When gold was discovered in California in 1848, there was a Gold Rush that opened the west and changed the nation. When silver was discovered in the west in the 1860s, however, there was no Silver Rush. For decades the federal government had valued silver at 16:1 against gold—that is, it took 16 ounces of silver to equal 1 ounce of gold in value. It was much more lucrative to find gold than silver.
But the U.S. was not on the gold standard. Anyone could turn in gold or silver in any form—jewelry, bars, coins, etc.—to a U.S. Mint and receive dollars for their metal. Gold and silver could both be turned in for dollars, and this is called bi-metallism. Our currency was backed by silver and gold.
This system was threatened, however, by the Gold Rush. Gold flooded the market, making silver relatively scarce. While the Mint still offered the 16:1 ratio, silver could be sold privately for more—12:1, 10:1, etc. People stopped taking their silver to the Mint and began hoarding it or selling to it private or foreign buyers.
Such was the situation when silver was discovered in Nevada in the 1860s. While there was no Silver Rush, silver did begin to flood the market, and those private buyers and great 12:1 deals for silver dried up. Now you had to take 20:1 or 25:1 deals. But the U.S. Mint was still offering 16:1, and people who found themselves with too much silver on their hands flocked back to the Mint to turn it in for dollars. As a result, more silver dollars were minted.

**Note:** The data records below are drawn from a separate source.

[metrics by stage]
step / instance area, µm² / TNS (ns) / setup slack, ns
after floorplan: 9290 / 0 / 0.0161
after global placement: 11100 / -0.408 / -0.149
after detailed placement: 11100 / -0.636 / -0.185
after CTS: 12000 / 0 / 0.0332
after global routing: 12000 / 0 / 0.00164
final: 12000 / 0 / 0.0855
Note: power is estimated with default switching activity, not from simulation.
**config.mk**
```make
export PLATFORM = sky130hd
export DESIGN_NAME = rxc_formatter
export DESIGN_NICKNAME = d
export VERILOG_FILES = /design/src/rtl/rxc_pkg.sv /design/src/rtl/rxc_len_decode.sv /design/src/rtl/rxc_word_mux.sv /design/src/rtl/rxc_seq.sv /design/src/rtl/rxc_formatter.sv
export SDC_FILE = /design/constraint.sdc
export NUM_CORES = 1
export LEC_CHECK = 0
export CORE_AREA = 5 5 133 229
export DETAILED_ROUTE_END_ITERATION = 8
export DIE_AREA = 0 0 138 234
export GPL_TIMING_DRIVEN = 0
export PLACE_DENSITY_LB_ADDON = 0.15
export SETUP_SLACK_MARGIN = 0.05
export SLEW_MARGIN = 25
export SYNTH_ARGS = -nofsm -noshare
export SYNTH_HDL_FRONTEND = slang
export SYNTH_HIERARCHICAL = 1
export SYNTH_SLANG_ARGS = --single-unit
```
**constraint.sdc**
```tcl
create_clock -name clk_i -period 4.2 [get_ports clk_i]
set_input_delay 0.84 -clock clk_i [delete_from_list [all_inputs] [get_ports clk_i]]
set_output_delay 0.84 -clock clk_i [all_outputs]
set_load 0.02 [all_outputs]
```
**src/rtl/rxc_pkg.sv**
```systemverilog
package rxc_pkg;
  localparam int unsigned WORD_W    = 32;
  localparam int unsigned HALF_W    = WORD_W / 2;
  localparam int unsigned MAX_WORDS = 4;
  localparam int unsigned IDX_W     = $clog2(MAX_WORDS);
  localparam int unsigned CNT_W     = $clog2(MAX_WORDS + 1);

  typedef enum logic [1:0] {
    FMT_BASIC     = 2'b00,
    FMT_BASIC_ALT = 2'b01,
    FMT_CSUM      = 2'b10,
    FMT_FULL      = 2'b11
  } fmt_e;

  typedef struct packed {
    logic [WORD_W-1:0] status;
    logic [HALF_W-1:0] ext;
    logic [HALF_W-1:0] csum;
    logic [HALF_W-1:0] buf_idx;
    logic [HALF_W-1:0] vlan;
    logic [WORD_W-1:0] tstamp;
  } rec_t;
endpackage

```
**src/rtl/rxc_len_decode.sv**
```systemverilog
module rxc_len_decode
  import rxc_pkg::*;
(
  input  fmt_e             fmt_i,
  output logic [CNT_W-1:0] len_o
);
  always_comb begin
    unique case (fmt_i)
      FMT_CSUM: len_o = CNT_W'(2);
      FMT_FULL: len_o = CNT_W'(MAX_WORDS);
      default:  len_o = CNT_W'(1);
    endcase
  end
endmodule

```
**src/rtl/rxc_word_mux.sv**
```systemverilog
module rxc_word_mux
  import rxc_pkg::*;
(
  input  rec_t              rec_i,
  input  fmt_e              fmt_i,
  input  logic [IDX_W-1:0]  idx_i,
  output logic [WORD_W-1:0] word_o
);
  logic [WORD_W-1:0] words [MAX_WORDS];

  always_comb begin
    words[0] = rec_i.status;
    // word 1 low half: buffer index in the full format, checksum otherwise
    words[1] = (fmt_i == FMT_FULL) ? {rec_i.ext, rec_i.buf_idx}
                                   : {rec_i.ext, rec_i.csum};
    words[2] = {rec_i.vlan, rec_i.csum};
    words[3] = rec_i.tstamp;
  end

  assign word_o = words[idx_i];
endmodule

```
**src/rtl/rxc_seq.sv**
```systemverilog
module rxc_seq
  import rxc_pkg::*;
(
  input  logic             clk_i,
  input  logic             rst_ni,
  input  logic             start_i,
  input  logic [CNT_W-1:0] len_i,
  input  logic             adv_i,
  output logic             busy_o,
  output logic [IDX_W-1:0] idx_o,
  output logic [CNT_W-1:0] len_o,
  output logic             last_o
);
  logic             busy_q;
  logic [IDX_W-1:0] idx_q;
  logic [CNT_W-1:0] len_q;

  assign last_o = busy_q && ((CNT_W'(idx_q) + CNT_W'(1)) == len_q);

  always_ff @(posedge clk_i or negedge rst_ni) begin
    if (!rst_ni) begin
      busy_q <= 1'b0;
      idx_q  <= '0;
      len_q  <= CNT_W'(1);
    end else if (start_i) begin
      busy_q <= 1'b1;
      idx_q  <= '0;
      len_q  <= len_i;
    end else if (adv_i) begin
      if (last_o) busy_q <= 1'b0;
      else        idx_q  <= idx_q + IDX_W'(1);
    end
  end

  assign busy_o = busy_q;
  assign idx_o  = idx_q;
  assign len_o  = len_q;
endmodule

```
**src/rtl/rxc_formatter.sv**
```systemverilog
module rxc_formatter
  import rxc_pkg::*;
(
  input  logic              clk_i,
  input  logic              rst_ni,
  input  logic [1:0]        cfg_fmt_i,
  input  logic              rec_valid_i,
  output logic              rec_ready_o,
  input  logic [WORD_W-1:0] rec_status_i,
  input  logic [HALF_W-1:0] rec_ext_i,
  input  logic [HALF_W-1:0] rec_csum_i,
  input  logic [HALF_W-1:0] rec_buf_idx_i,
  input  logic [HALF_W-1:0] rec_vlan_i,
  input  logic [WORD_W-1:0] rec_tstamp_i,
  output logic              word_valid_o,
  input  logic              word_ready_i,
  output logic [WORD_W-1:0] word_data_o,
  output logic              word_last_o,
  output logic              entry_done_o,
  output logic [CNT_W-1:0]  entry_words_o
);
  rec_t             rec_q;
  fmt_e             fmt_q;
  logic             busy, last, accept, adv;
  logic [IDX_W-1:0] idx;
  logic [CNT_W-1:0] start_len, len_q;

  assign rec_ready_o = !busy;
  assign accept      = rec_valid_i && rec_ready_o;
  assign adv         = busy && word_ready_i;

  always_ff @(posedge clk_i or negedge rst_ni) begin
    if (!rst_ni) begin
      rec_q <= '0;
      fmt_q <= FMT_BASIC;
    end else if (accept) begin
      rec_q <= '{status: rec_status_i, ext: rec_ext_i, csum: rec_csum_i,
                 buf_idx: rec_buf_idx_i, vlan: rec_vlan_i, tstamp: rec_tstamp_i};
      fmt_q <= fmt_e'(cfg_fmt_i);
    end
  end

  rxc_len_decode u_len (
    .fmt_i (fmt_e'(cfg_fmt_i)),
    .len_o (start_len)
  );

  rxc_seq u_seq (
    .clk_i   (clk_i),
    .rst_ni  (rst_ni),
    .start_i (accept),
    .len_i   (start_len),
    .adv_i   (adv),
    .busy_o  (busy),
    .idx_o   (idx),
    .len_o   (len_q),
    .last_o  (last)
  );

  rxc_word_mux u_mux (
    .rec_i  (rec_q),
    .fmt_i  (fmt_q),
    .idx_i  (idx),
    .word_o (word_data_o)
  );

  assign word_valid_o  = busy;
  assign word_last_o   = last;
  assign entry_done_o  = adv && last;
  assign entry_words_o = len_q;
endmodule

```
Word level (Yosys, flattened, before mapping)
Cells that the tools add are included.

Input bits: 134. Word-level logic and storage cells: 39. Output and inout bits: 39. Bits in registers: 136.

Equality and inequality tests: 5. Reductions and logical operators: 9. Mux-type cells: 11. Magnitude comparators: 1. Bitwise gates (word level): 1. $add $sub $neg: 2.

Operators by type and width (count): binary-select mux 32 bit (select 2 bit) (1); 2-to-1 mux 32 bit (2); 2-to-1 mux 16 bit (1); == test 2 bit (second input constant) (3); 2-to-1 mux 2 bit (3); case mux 3 bit (2 select lines) (1); logical AND 1 bit (4); AND reduction 2 bit (2); nonzero test 2 bit (2); adder 2 x 1 -> 3 bit (second input constant) (1); == test 3 bit (1); >= comparator 3 bit (second input constant) (1); 2-to-1 mux 1 bit (3); inverter 2 -> 3 bit (1); adder 2 x 1 -> 2 bit (second input constant) (1); != test 2 x 1 -> 1 bit (second input constant) (1); zero test 1 bit (1).

Depth between registers and ports, before layout
Word-level depth: 6. Gate-level depth with buffers: 7. Gate-level depth less buffers: 4.

Cells and area by module
Netlist, hierarchy kept.

By module, submodules not included: rxc_formatter (seq. area each 3253.1 sq um, instances 1, cells each 279, area an instance 5315.1 sq um); rxc_word_mux (seq. area each 0.0 sq um, instances 1, cells each 96, area an instance 1016.0 sq um); rxc_seq (seq. area each 151.4 sq um, instances 1, cells each 25, area an instance 321.6 sq um); rxc_len_decode (seq. area each 0.0 sq um, instances 1, cells each 3, area an instance 20.0 sq um).

Worst setup path after synthesis
No wires, ideal clock.

Path kind: reg2out. Start: register u_seq.idx_q[0], in the netlist u_seq/idx_o[0]. End: output entry_done_o. Path slack: 1.767 ns. Path buffers: 0. Cell stages (with the launch flop): 5. Data required time: 3.360 ns. Data arrival time: 1.593 ns. Cell sequence: dfrtp_1 ha_1 xnor2_1 and4_2 and3_1.

Word-level cells in the longest chain between the ends: 4.

Ends and longest elaborated chain: start, declared (RTL line rxc_seq.sv:15) `logic [IDX_W-1:0] idx_q;`; start signal, assigned (RTL line rxc_seq.sv:31) `else idx_q <= idx_q + IDX_W'(1);`; adder 2 x 1 -> 3 bit (RTL line rxc_seq.sv:18) `assign last_o = busy_q && ((CNT_W'(idx_q) + CNT_W'(1)) == len_q);`; == test 3 bit (RTL line rxc_seq.sv:18); logical AND 1 bit (RTL line rxc_seq.sv:18); net word_last_o (RTL line rxc_formatter.sv:18) `output logic word_last_o,`; logical AND 1 bit (RTL line rxc_formatter.sv:69) `assign entry_done_o = adv && last;`; end, declared (RTL line rxc_formatter.sv:19) `output logic entry_done_o,`.

The timed path passes the listed nets, and every way through them passes these cells.

Worst setup path after layout
Start: register u_seq.idx_q[0], in the netlist u_seq/idx_o[0]. End: output word_data_o[9].

Word-level cells in the longest chain between the ends: 4.

Ends and longest elaborated chain: inverter 2 -> 3 bit (implied by the code) (RTL line rxc_word_mux.sv:20) `assign word_o = words[idx_i];`; binary-select mux 32 bit (select 2 bit) (RTL line rxc_word_mux.sv:20); 2-to-1 mux 32 bit (implied by the code) (2 in series) (RTL line rxc_word_mux.sv:20); end, declared (RTL line rxc_formatter.sv:17) `output logic [WORD_W-1:0] word_data_o,`.

No other way between the ends. The select of a mux whose other input is x is not followed.

==> flow_metrics.env <==
export IMPL_whs_ns=0.3667
export IMPL_relSlewSlack=0.5490
export IMPL_hpwl_um=14500
export IMPL_utilization=0.3316
export IMPL_holdBufCountCts=0
export IMPL_r2r_end="u_seq/len_o[1]$_DFFE_PN0P_"
export IMPL_synth_nets=538
export IMPL_p_per_area_mw_per_mm2=800.4
export IMPL_clockRootBuffer="clkbuf_16"
export IMPL_min_period_ns=3.505
export IMPL_syn_area_mm2=0.006673
export IMPL_regArea_mm2=0.003405
export IMPL_crit_fanout=10
export IMPL_grt_pass1_vias=4840
export IMPL_grt_max_degree=72
export IMPL_grt_overflow=0
export IMPL_ys_types=32
export IMPL_dr_pass1_iters=4
export IMPL_finalSetupViolations=0
export IMPL_dieHeight_um=234
export IMPL_die_w_um=138
export IMPL_cp_end_kind="output pin"
export IMPL_avgViaCountPerCell=4.204
export IMPL_holdCritPathClass="in2async"
export IMPL_ant_nets=0
export IMPL_grt_usage=0.1266
export IMPL_cts_tree="done"
export IMPL_multi_input_area_mm2=0.002899
export IMPL_fp_coreArea_mm2=0.02852
export IMPL_post_cts_setup_buffers=0
export IMPL_cts_sinks=136
export IMPL_die_area_mm2=0.03229
export IMPL_drc=0
export IMPL_min_period_over_period=0.8345
export IMPL_first_iter_violations=131
export IMPL_syn_to_final_growth_pct=41.76
export IMPL_drv_slew=0
export IMPL_htree_levels=4
export IMPL_gp_congestion=0.7316
export IMPL_yosysSeqAreaShare=0.5102
export IMPL_r2r_start="u_seq/busy_o$_DFFE_PN0P_"
export IMPL_drive_gt1_frac=0.3536
export IMPL_p_leak_uw=0.003965
export IMPL_clk_pin_slew_worst_paths_ns=0.06
export IMPL_ctsResizeCount=0
export IMPL_peakVddDrop_mv=0.2996
export IMPL_worst_pin_slew_ns=0.6765
export IMPL_hold_viol=0
export IMPL_wl_um=19940
export IMPL_cts_buffers=17
export IMPL_grt_setup_unrepaired="no"
export IMPL_nFillCells=2877
export IMPL_antenna_found_initial=0
export IMPL_path_class="reg2out"
export IMPL_rows=82
export IMPL_r2r_cells=6
export IMPL_r2r_slack_ns=2.22
export IMPL_layout_nets=730
export IMPL_p_total_uw=7571
export IMPL_initial_core_util=0.2339
export IMPL_io_buffers=172
export IMPL_fmax_ghz=0.2853
export IMPL_grt_pass1_wl_um=30190
export IMPL_synth_seq_cells=136
export IMPL_drv_cap=0
export IMPL_wl_per_cell_um=20.22
export IMPL_syn_mean_instance_area_um2=16.56
export IMPL_vias=4145
export IMPL_critPathArrivalTime_ns=2.66
export IMPL_crit_path_start="u_seq/idx_o[0]$_DFFE_PN0P_"
export IMPL_clock_skew_ns=0.004962
export IMPL_cp_start_kind="flip-flop"
export IMPL_final_setup_tns_ns=0
export IMPL_diodes=0
export IMPL_clock_latency_ns=0.43
export IMPL_outcome="finished clean"
export IMPL_clk_path_buf_depth=2
export IMPL_required_ns=3.36
export IMPL_yosysWarnings=6
export IMPL_synth_cells=403
export IMPL_io_pin_count=173
stage by stage:
stage / std cells / worst slack (ns) / cell area (µm²)
floorplan: 403 / 1.767 / 6673
global placement: 953 / -3.344 / 8867
detailed placement: 954 / 1.022 / 8900
CTS: 986 / 0.5261 / 9459
global route: 986 / 0.4865 / 9459
finish: 986 / 0.6951 / 9459
registers in the layout, indices dropped and copies added, names as in the netlist:
register      flops
rec_q           128
fmt_q             2
u_seq/busy_o      1
u_seq/idx_o       2
u_seq/len_o       3
cells in the mapped netlist:
library cell / number / area, µm²
buf_4: 5 / 37.54
a41oi_2: 1 / 16.27
ha_1: 1 / 12.51
and2_2: 1 / 7.510
xnor2_1: 2 / 17.52
mux4_1: 1 / 26.28
and3_1: 1 / 6.260
buf_6: 6 / 67.56
buf_12: 11 / 220.2
nand4_1: 1 / 6.260
nor2b_2: 1 / 8.760
nor2_1: 1 / 3.750
mux4_2: 15 / 337.8
dfrtp_1: 135 / 3378
mux2_4: 90 / 1351
clkbuf_1: 2 / 7.510
nand2_2: 1 / 6.260
a21o_1: 1 / 7.510
xor2_1: 1 / 8.760
clkbuf_2: 1 / 5.000
mux2_2: 44 / 495.5
nor2b_1: 1 / 6.260
and2b_2: 1 / 8.760
o221ai_1: 16 / 140.1
and2_1: 2 / 12.51
mux2i_1: 33 / 330.3
nand2b_1: 3 / 18.77
and4_2: 1 / 10.01
nand2_1: 16 / 60.06
inv_1: 3 / 11.26
dfstp_2: 1 / 26.28
buf_2: 4 / 20.02
cell usage in the layout, fill, tap and decap left out, types with 2 or more instances in the layout:
cell and n:
clkbuf_8 2, mux2_4 90, clkinv_2 3, mux2_2 44, clkinvlp_4 6, buf_2 4
inv_1 3, clkdlybuf4s50_1 171, clkbuf_1 4, and2_1 2, clkbuf_16 17, mux4_2 15
nand2b_1 3, o221ai_1 16, buf_4 5, buf_12 11, nand2_1 16, xnor2_1 2
mux2i_1 33, dfrtp_1 135, buf_6 6
final cells by class:
cell class	instances	area share
Timing Repair Buffer	173	0.1854
Multi-Input combinational cell	235	0.3065
Clock inverter	11	0.01045
Tap cell	378	0.05000
Buffer	29	0.03783
Sequential cell	136	0.3599
Inverter	3	0.001190
Clock buffer	21	0.04868
report_power, final:
group / total [µW] / leakage, µW / internal (µW) / switching [µW]
logic: 3740 / 0.00210 / 2190 / 1550
clock network: 1440 / 0.000258 / 842 / 595
registers: 2390 / 0.00161 / 1990 / 403
layer usage:
metal | up-vias | share of wire | global-route usage
li1 | 1868 | - | -
met1 | 2143 | 0.38 | 0.1337
met2 | 117 | 0.56 | 0.2387
met3 | 17 | 0.040 | 0.03326
met4 | 0 | 0.017 | 0.05006
met5 | - | 0 | 0
how the worst max path moves through the flow:
stage                     slack, ns  depth (start not counted)                   end
after floorplan                1.77                          4          entry_done_o
after global placement        -3.34                          1  rec_q[3]$_DFFE_PN0P_
after detailed placement       1.02                          5        word_data_o[9]
after CTS                      0.53                          5        word_data_o[9]
after global routing           0.49                          5       word_data_o[15]
final                          0.70                          5        word_data_o[9]
critical path: stages (launching register included):
cell and delay (ns):
dfrtp_1 0.43, buf_6 0.20, buf_6 0.20, clkbuf_1 0.54, o221ai_1 0.25, clkdlybuf4s50_1 0.59
logic make-up after synthesis:
logic type | Yosys count | synth area share
simple gates | 30 | 0.02325
buf+inv | 32 | 0.05532
compound gates | 18 | 0.02456
mux | 183 | 0.3808
xor+xnor | 3 | 0.003938
fa+ha+maj | 1 | 0.001875
flops | 136 | 0.5102
No activity file was read; power rests on OpenSTA's default activity.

All of this silver being turned in for dollars was good news for westerners, rural farmers, and the poor because it put more dollars into circulation. You can’t spend your silver jewelry, but you’ll spend the dollars you get for it. More money in circulation means there’s less of a need for people to borrow money, and that drives down interest rates. Farmers who needed to buy the new farm equipment that the Industrial Revolution was making necessary could buy it without going into debt with a loan. Poor people could buy more goods. These were the Silverites, who welcomed the liquidity of bi-metallism during a silver boom.
But not everyone was happy. The heart of business in the U.S. was in the east, on Wall Street and in the big industrial cities, and eastern banks had made fortunes loaning money to westerners, especially farmers, and charging high interest rates. With the boom in silver, that was diminished, and big business cried foul to the government through its lobbyists. These were the Goldbugs, who wanted to make dollars scarce by stopping the conversion of silver to dollars.

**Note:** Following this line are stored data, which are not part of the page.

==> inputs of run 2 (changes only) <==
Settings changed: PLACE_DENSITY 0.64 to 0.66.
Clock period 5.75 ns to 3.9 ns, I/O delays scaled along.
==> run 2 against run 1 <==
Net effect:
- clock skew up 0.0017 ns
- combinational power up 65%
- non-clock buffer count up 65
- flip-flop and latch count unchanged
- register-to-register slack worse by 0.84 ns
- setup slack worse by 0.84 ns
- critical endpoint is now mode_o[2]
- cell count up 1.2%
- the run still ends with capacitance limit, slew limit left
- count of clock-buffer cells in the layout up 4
==> src/rtl/cseq_pkg.sv <==
package cseq_pkg;

  typedef enum logic [1:0] {
    SQ_IDLE = 2'd0,
    SQ_RAMP = 2'd1,
    SQ_LIVE = 2'd2,
    SQ_DOWN = 2'd3
  } sq_state_e;

  // schedule points, in half time units
  localparam int unsigned H_VCC_ON   = 3;
  localparam int unsigned H_IO_ON    = 8;
  localparam int unsigned H_RST_ON   = 14;
  localparam int unsigned H_DOWN_LEN = 10;
  localparam int unsigned H_DOWN_CLK = H_DOWN_LEN;
  localparam int unsigned H_DOWN_IO  = H_DOWN_LEN - 1;
  localparam int unsigned H_DOWN_VCC = H_DOWN_LEN - 2;
  localparam int unsigned STEP_W     = $clog2(H_RST_ON + 1);

  typedef struct packed {
    logic clk;
    logic io;
    logic vcc;
  } sq_live_t;

endpackage

==> src/rtl/cseq_half_timer.sv <==
module cseq_half_timer #(
  parameter int unsigned TICKS_PER_T = 64
) (
  input  logic clk,
  input  logic rst_n,
  input  logic run,
  input  logic clr,
  input  logic tick,
  output logic half_done
);
  localparam int unsigned HALF  = TICKS_PER_T / 2;
  localparam int unsigned SUB_W = (HALF > 1) ? $clog2(HALF) : 1;

  logic [SUB_W-1:0] sub_q, sub_d;

  always_comb begin
    half_done = run & tick & (sub_q == SUB_W'(HALF - 1));
    if (clr || !run) begin
      sub_d = '0;
    end else if (tick) begin
      sub_d = half_done ? '0 : sub_q + 1'b1;
    end else begin
      sub_d = sub_q;
    end
  end

  always_ff @(posedge clk or negedge rst_n) begin
    if (!rst_n) sub_q <= '0;
    else        sub_q <= sub_d;
  end

  p_sub_bound_r13: assert property (@(posedge clk) disable iff (!rst_n)
    sub_q <= SUB_W'(HALF - 1));

endmodule

==> src/rtl/cseq_card_watch.sv <==
module cseq_card_watch (
  input  logic clk,
  input  logic rst_n,
  input  logic pres_hi,
  input  logic pres_lo_n,
  input  logic ovc_flag,
  input  logic ovt_flag,
  input  logic supply_ok,
  input  logic sess_n,
  input  logic in_session,
  output logic present,
  output logic fault_evt,
  output logic fault_lat,
  output logic status_n
);
  logic pres_q;
  logic lat_d;
  logic removal;
  logic fault_raw;

  always_comb begin
    present   = pres_hi | ~pres_lo_n;
    removal   = pres_q & ~present;
    fault_raw = removal | ovc_flag | ovt_flag | ~supply_ok;
    fault_evt = in_session & fault_raw;
    lat_d     = sess_n ? 1'b0 : (fault_lat | fault_evt);
    status_n  = present & ~fault_lat;
  end

  always_ff @(posedge clk or negedge rst_n) begin
    if (!rst_n) begin
      pres_q    <= 1'b0;
      fault_lat <= 1'b0;
    end else begin
      pres_q    <= present;
      fault_lat <= lat_d;
    end
  end

  p_flag_low_r9: assert property (@(posedge clk) disable iff (!rst_n)
    (in_session && fault_raw && !sess_n) |=> !status_n);

  p_latch_holds_r10: assert property (@(posedge clk) disable iff (!rst_n)
    (fault_lat && !sess_n) |=> fault_lat);

endmodule

==> src/rtl/cseq_out_decode.sv <==
module cseq_out_decode
  import cseq_pkg::*;
(
  input  sq_state_e         st,
  input  logic [STEP_W-1:0] step,
  input  sq_live_t          live,
  input  logic              hold,
  input  logic              seen,
  input  logic              host_rst,
  output logic              pump_en,
  output logic              vcc_en,
  output logic              io_en,
  output logic              clk_en,
  output logic              card_rst
);
  always_comb begin
    pump_en  = 1'b0;
    vcc_en   = 1'b0;
    io_en    = 1'b0;
    clk_en   = 1'b0;
    card_rst = 1'b0;
    case (st)
      SQ_RAMP: begin
        pump_en = 1'b1;
        vcc_en  = step >= STEP_W'(H_VCC_ON);
        io_en   = step >= STEP_W'(H_IO_ON);
        clk_en  = (step >= STEP_W'(H_IO_ON)) & (seen | ~hold | ~host_rst);
      end
      SQ_LIVE: begin
        pump_en  = 1'b1;
        vcc_en   = 1'b1;
        io_en    = 1'b1;
        clk_en   = 1'b1;
        card_rst = host_rst;
      end
      SQ_DOWN: begin
        pump_en = 1'b1;
        vcc_en  = live.vcc & (step >= STEP_W'(H_DOWN_VCC));
        io_en   = live.io  & (step >= STEP_W'(H_DOWN_IO));
        clk_en  = live.clk & (step >= STEP_W'(H_DOWN_CLK));
      end
      default: ;
    endcase
  end

endmodule

==> src/rtl/card_seq_ctrl.sv <==
module card_seq_ctrl
  import cseq_pkg::*;
#(
  parameter int unsigned TICKS_PER_T = 64
) (
  input  logic clk,
  input  logic rst_n,
  input  logic osc_tick,
  input  logic sess_n,
  input  logic host_rst,
  input  logic pres_hi,
  input  logic pres_lo_n,
  input  logic ovc_flag,
  input  logic ovt_flag,
  input  logic supply_ok,
  input  logic supply_inhibit,
  output logic pump_en,
  output logic vcc_en,
  output logic io_en,
  output logic clk_en,
  output logic card_rst,
  output logic status_n
);
  sq_state_e         st_q, st_d;
  logic [STEP_W-1:0] step_q, step_d;
  sq_live_t          live_q, live_d;
  logic              hold_q, hold_d;
  logic              seen_q, seen_d;
  logic              armed_q, armed_d;
  logic              half_done, load_down, run_tmr;
  logic              present, fault_evt, fault_lat, in_session, start_ok;

  assign in_session = (st_q != SQ_IDLE);
  assign run_tmr    = (st_q == SQ_RAMP) || (st_q == SQ_DOWN);
  assign start_ok   = ~sess_n & armed_q & ~supply_inhibit & supply_ok & present & ~fault_lat;

  cseq_half_timer #(.TICKS_PER_T(TICKS_PER_T)) u_timer (
    .clk       (clk),
    .rst_n     (rst_n),
    .run       (run_tmr),
    .clr       (load_down),
    .tick      (osc_tick),
    .half_done (half_done)
  );

  cseq_card_watch u_watch (
    .clk        (clk),
    .rst_n      (rst_n),
    .pres_hi    (pres_hi),
    .pres_lo_n  (pres_lo_n),
    .ovc_flag   (ovc_flag),
    .ovt_flag   (ovt_flag),
    .supply_ok  (supply_ok),
    .sess_n     (sess_n),
    .in_session (in_session),
    .present    (present),
    .fault_evt  (fault_evt),
    .fault_lat  (fault_lat),
    .status_n   (status_n)
  );

  cseq_out_decode u_decode (
    .st       (st_q),
    .step     (step_q),
    .live     (live_q),
    .hold     (hold_q),
    .seen     (seen_q),
    .host_rst (host_rst),
    .pump_en  (pump_en),
    .vcc_en   (vcc_en),
    .io_en    (io_en),
    .clk_en   (clk_en),
    .card_rst (card_rst)
  );

  always_comb begin
    st_d      = st_q;
    step_d    = step_q;
    live_d    = live_q;
    hold_d    = hold_q;
    seen_d    = seen_q;
    armed_d   = armed_q;
    load_down = 1'b0;
    case (st_q)
      SQ_IDLE: begin
        armed_d = armed_q | sess_n;
        if (start_ok) begin
          st_d    = SQ_RAMP;
          step_d  = '0;
          hold_d  = host_rst;
          seen_d  = 1'b0;
          armed_d = 1'b0;
        end
      end
      SQ_RAMP: begin
        seen_d = seen_q | clk_en;
        if (sess_n || fault_evt) begin
          st_d       = SQ_DOWN;
          step_d     = STEP_W'(H_DOWN_LEN);
          live_d.clk = clk_en;
          live_d.io  = io_en;
          live_d.vcc = vcc_en;
          load_down  = 1'b1;
        end else if (half_done) begin
          if (step_q == STEP_W'(H_RST_ON - 1)) st_d = SQ_LIVE;
          step_d = step_q + 1'b1;
        end
      end
      SQ_LIVE: begin
        if (sess_n || fault_evt) begin
          st_d      = SQ_DOWN;
          step_d    = STEP_W'(H_DOWN_LEN);
          live_d    = '{clk: 1'b1, io: 1'b1, vcc: 1'b1};
          load_down = 1'b1;
        end
      end
      SQ_DOWN: begin
        if (half_done) begin
          step_d = step_q - 1'b1;
          if (step_q == STEP_W'(1)) st_d = SQ_IDLE;
        end
      end
      default: st_d = SQ_IDLE;
    endcase
  end

  always_ff @(posedge clk or negedge rst_n) begin
    if (!rst_n) begin
      st_q    <= SQ_IDLE;
      step_q  <= '0;
      live_q  <= '0;
      hold_q  <= 1'b0;
      seen_q  <= 1'b0;
      armed_q <= 1'b0;
    end else begin
      st_q    <= st_d;
      step_q  <= step_d;
      live_q  <= live_d;
      hold_q  <= hold_d;
      seen_q  <= seen_d;
      armed_q <= armed_d;
    end
  end

  p_vcc_pump_r3: assert property (@(posedge clk) disable iff (!rst_n)
    vcc_en |-> pump_en);

  p_io_vcc_r3: assert property (@(posedge clk) disable iff (!rst_n)
    io_en |-> vcc_en);

  p_rst_path_r6: assert property (@(posedge clk) disable iff (!rst_n)
    card_rst |-> (io_en && clk_en));

  p_start_gate_r11: assert property (@(posedge clk) disable iff (!rst_n)
    $rose(pump_en) |-> $past(!supply_inhibit && !sess_n && supply_ok));

  p_fault_stop_r9: assert property (@(posedge clk) disable iff (!rst_n)
    ((st_q == SQ_RAMP || st_q == SQ_LIVE) && fault_evt) |=> (st_q == SQ_DOWN));

  p_down_monotone_r9: assert property (@(posedge clk) disable iff (!rst_n)
    (st_q == SQ_DOWN && $past(st_q) == SQ_DOWN) |->
      (!$rose(vcc_en) && !$rose(io_en) && !$rose(clk_en)));

  p_stall_r13: assert property (@(posedge clk) disable iff (!rst_n)
    (st_q == SQ_RAMP && !osc_tick && !sess_n && !fault_evt) |=> $stable(step_q));

endmodule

The situation came to a head in 1873. All that basically worthless silver pouring into the federal government for a decade had caused an economic crisis. The dollar was being backed more and more by silver, and less and less by gold. And since silver had lost so much value, the dollar might lose its value abroad. If a European won’t buy your silver, they’re not going to accept your silver-backed dollars. So Congress passed the Coinage Act of 1873, which stated that the dollar would no longer be backed by silver, eliminated the silver dollar, and severely limited how much silver Mints were allowed to accept from the public. Bi-metallism was over.
Silverites called it the “Crime of ’73,” and claimed that justice was thwarted by rich businessmen. Goldbugs celebrated this embrace of the gold standard and claimed it was “sound money” policy.
Now you see what Bryan is driving at. He was from Nebraska, a western farming state whose people were hurting from the clampdown on silver. In his speech he is saying that he will not let the U.S. crucify the common man on a cross of gold—he will not let the government stay on the gold standard at the expense of the poor, the farmer, the western rancher or small businessman. If elected president, he will bring back bi-metallism, the dollar will be backed by gold and silver, and there will be more dollars in circulation, reducing debt.